--- config.mk ---
export PLATFORM = sky130hd
export DESIGN_NAME = gcd_queue
export DESIGN_NICKNAME = d
export VERILOG_FILES = /design/src/hdl/gcd_pkg.sv /design/src/hdl/gcd_queue.sv
export SDC_FILE = /design/constraint.sdc
export NUM_CORES = 1
export LEC_CHECK = 0
export BUFFER_PORTS_ARGS = -buffer_cell sky130_fd_sc_hd__buf_2
export CAP_MARGIN = 25
export CORE_ASPECT_RATIO = 0.7
export CORE_MARGIN = 3
export CORE_UTILIZATION = 57
export DETAILED_ROUTE_END_ITERATION = 7
export HOLD_SLACK_MARGIN = 0.02
export PLACE_DENSITY_LB_ADDON = 0.05
export SYNTH_ARGS = -nofsm -noshare
export SYNTH_HDL_FRONTEND = slang
export SYNTH_SLANG_ARGS = --single-unit
--- constraint.sdc ---
create_clock -name aclk -period 3.9 [get_ports aclk]
set_clock_uncertainty 0.05 [all_clocks]
set_input_delay 0.585 -clock aclk [delete_from_list [all_inputs] [get_ports aclk]]
set_output_delay 0.585 -clock aclk [all_outputs]
set_load 0.02 [all_outputs]
--- src/hdl/gcd_pkg.sv ---
package gcd_pkg;

    // Angles in degrees times 65536
    localparam logic signed [26:0] DEG_FULL    = 27'sd23592960;
    localparam logic signed [26:0] DEG_HALF    = 27'sd11796480;
    localparam logic signed [26:0] DEG_QUARTER = 27'sd5898240;

    // Q2.30 constants
    localparam logic signed [33:0] HALF_PI_Q30 = 34'sd1686629713;
    localparam logic signed [33:0] GAIN_Q30    = 34'sd652032874;

    // Degree to radian scaling. 180 * 65536 = 45 * 2^18, and pi in Q2.30
    // (3373259426) = 45 * PI_DIV45 + PI_MOD45. The leftover part is divided
    // by 45 through RECIP45 = ceil(2^34 / 45), exact below 2^28.
    localparam logic [26:0] PI_DIV45 = 27'd74961320;
    localparam logic [4:0]  PI_MOD45 = 5'd26;
    localparam logic [28:0] RECIP45  = 29'd381774871;

    localparam int ATAN_LEN = 32;
    localparam int QDEPTH   = 4;

    localparam logic [31:0] ATAN_Q30 [0:ATAN_LEN-1] = '{
        32'h3243F6A8, 32'h1DAC6705, 32'h0FADBAFC, 32'h07F56EA6, 32'h03FEAB76,
        32'h01FFD55B, 32'h00FFFAAA, 32'h007FFF55, 32'h003FFFEA, 32'h001FFFFD,
        32'h000FFFFF, 32'h0007FFFF, 32'h0003FFFF, 32'h0001FFFF, 32'h0000FFFF,
        32'h00007FFF, 32'h00003FFF, 32'h00001FFF, 32'h00000FFF, 32'h000007FF,
        32'h000003FF, 32'h000001FF, 32'h000000FF, 32'h0000007F, 32'h0000003F,
        32'h0000001F, 32'h0000000F, 32'h00000008, 32'h00000004, 32'h00000002,
        32'h00000001, 32'h00000000
    };

    // Reduced angle: in [-90, 90] degrees, flip set when folded by 180
    typedef struct packed {
        logic signed [23:0] m;
        logic               flip;
    } red_t;

    // One queue entry: three angles in Q2.30 radians (lat1, lat2, dlon)
    typedef struct packed {
        logic [2:0][31:0] z;
        logic [2:0]       flip;
    } q_t;

    function automatic red_t reduce_deg(input logic signed [26:0] d);
        logic signed [26:0] r;
        red_t               o;
        r      = d;
        o.flip = 1'b0;
        if (r >= DEG_FULL) begin
            r = r - DEG_FULL;
        end else if (r <= -DEG_FULL) begin
            r = r + DEG_FULL;
        end
        if (r < 0) begin
            r = r + DEG_FULL;
        end
        if (r > DEG_HALF) begin
            r = r - DEG_FULL;
        end
        if (r > DEG_QUARTER) begin
            r      = r - DEG_HALF;
            o.flip = 1'b1;
        end else if (r < -DEG_QUARTER) begin
            r      = r + DEG_HALF;
            o.flip = 1'b1;
        end
        o.m = r[23:0];
        return o;
    endfunction

    // Q2.30 product, round by adding one half then floor
    function automatic logic signed [33:0] mul_q30(input logic signed [33:0] a,
                                                   input logic signed [33:0] b);
        logic signed [67:0] p;
        p = (a * b + 68'sd536870912) >>> 30;
        return p[33:0];
    endfunction

endpackage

☆ ☆ ☆ ☆

Directions for this task: Above are the records; from them, give again exactly the lines from the one containing "export DESIGN_NICKNAME = d" through the one containing "export SYNTH_SLANG_ARGS = --single-unit", both included.

Response below:
export DESIGN_NICKNAME = d
export VERILOG_FILES = /design/src/hdl/gcd_pkg.sv /design/src/hdl/gcd_queue.sv
export SDC_FILE = /design/constraint.sdc
export NUM_CORES = 1
export LEC_CHECK = 0
export BUFFER_PORTS_ARGS = -buffer_cell sky130_fd_sc_hd__buf_2
export CAP_MARGIN = 25
export CORE_ASPECT_RATIO = 0.7
export CORE_MARGIN = 3
export CORE_UTILIZATION = 57
export DETAILED_ROUTE_END_ITERATION = 7
export HOLD_SLACK_MARGIN = 0.02
export PLACE_DENSITY_LB_ADDON = 0.05
export SYNTH_ARGS = -nofsm -noshare
export SYNTH_HDL_FRONTEND = slang
export SYNTH_SLANG_ARGS = --single-unit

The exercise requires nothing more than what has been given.